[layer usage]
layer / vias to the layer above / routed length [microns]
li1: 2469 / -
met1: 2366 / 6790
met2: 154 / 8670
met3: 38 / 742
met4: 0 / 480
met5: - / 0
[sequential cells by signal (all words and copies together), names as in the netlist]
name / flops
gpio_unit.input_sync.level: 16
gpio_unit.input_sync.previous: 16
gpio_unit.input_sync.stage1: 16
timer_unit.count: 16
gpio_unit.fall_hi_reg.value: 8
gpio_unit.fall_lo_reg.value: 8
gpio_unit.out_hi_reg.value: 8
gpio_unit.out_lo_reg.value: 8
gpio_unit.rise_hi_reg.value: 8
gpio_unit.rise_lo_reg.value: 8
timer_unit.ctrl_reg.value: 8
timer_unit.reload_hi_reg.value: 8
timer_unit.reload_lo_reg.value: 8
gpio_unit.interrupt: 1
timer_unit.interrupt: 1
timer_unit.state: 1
--- config.mk ---
export PLATFORM = sky130hd
export DESIGN_NAME = ic_top
export DESIGN_NICKNAME = d
export VERILOG_FILES = /design/src/hdl/ic_pkg.sv /design/src/hdl/ic_top.sv /design/src/hdl/ic_rsp_select.sv /design/src/hdl/ic_error_rsp.sv /design/src/hdl/ic_rsp_tracker.sv /design/src/hdl/ic_req_route.sv
export SDC_FILE = /design/constraint.sdc
export NUM_CORES = 1
export LEC_CHECK = 0
export ABC_AREA = 1
export CORE_AREA = 5 5 123 125
export CTS_CLUSTER_SIZE = 25
export DETAILED_ROUTE_END_ITERATION = 10
export DIE_AREA = 0 0 128 130
export DONT_BUFFER_PORTS = 1
export GPL_TIMING_DRIVEN = 0
export PLACE_DENSITY = 0.33
export SYNTH_ARGS = -nofsm -noshare
export SYNTH_HDL_FRONTEND = slang
export SYNTH_SLANG_ARGS = --single-unit
--- constraint.sdc ---
create_clock -name g_clk -period 1.7 [get_ports g_clk]
set_input_delay 0.34 -clock g_clk [delete_from_list [all_inputs] [get_ports g_clk]]
set_output_delay 0.34 -clock g_clk [all_outputs]
set_load 0.005 [all_outputs]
◇ ◇ ◇
#### [How to complete this task]
Please transcribe exactly the lines above from the line that has "gpio_unit.input_sync.previous: 16" up to and including the line that has "timer_unit.interrupt: 1"; no other line belongs in the answer.

#### [Result of this task]
gpio_unit.input_sync.previous: 16
gpio_unit.input_sync.stage1: 16
timer_unit.count: 16
gpio_unit.fall_hi_reg.value: 8
gpio_unit.fall_lo_reg.value: 8
gpio_unit.out_hi_reg.value: 8
gpio_unit.out_lo_reg.value: 8
gpio_unit.rise_hi_reg.value: 8
gpio_unit.rise_lo_reg.value: 8
timer_unit.ctrl_reg.value: 8
timer_unit.reload_hi_reg.value: 8
timer_unit.reload_lo_reg.value: 8
gpio_unit.interrupt: 1
timer_unit.interrupt: 1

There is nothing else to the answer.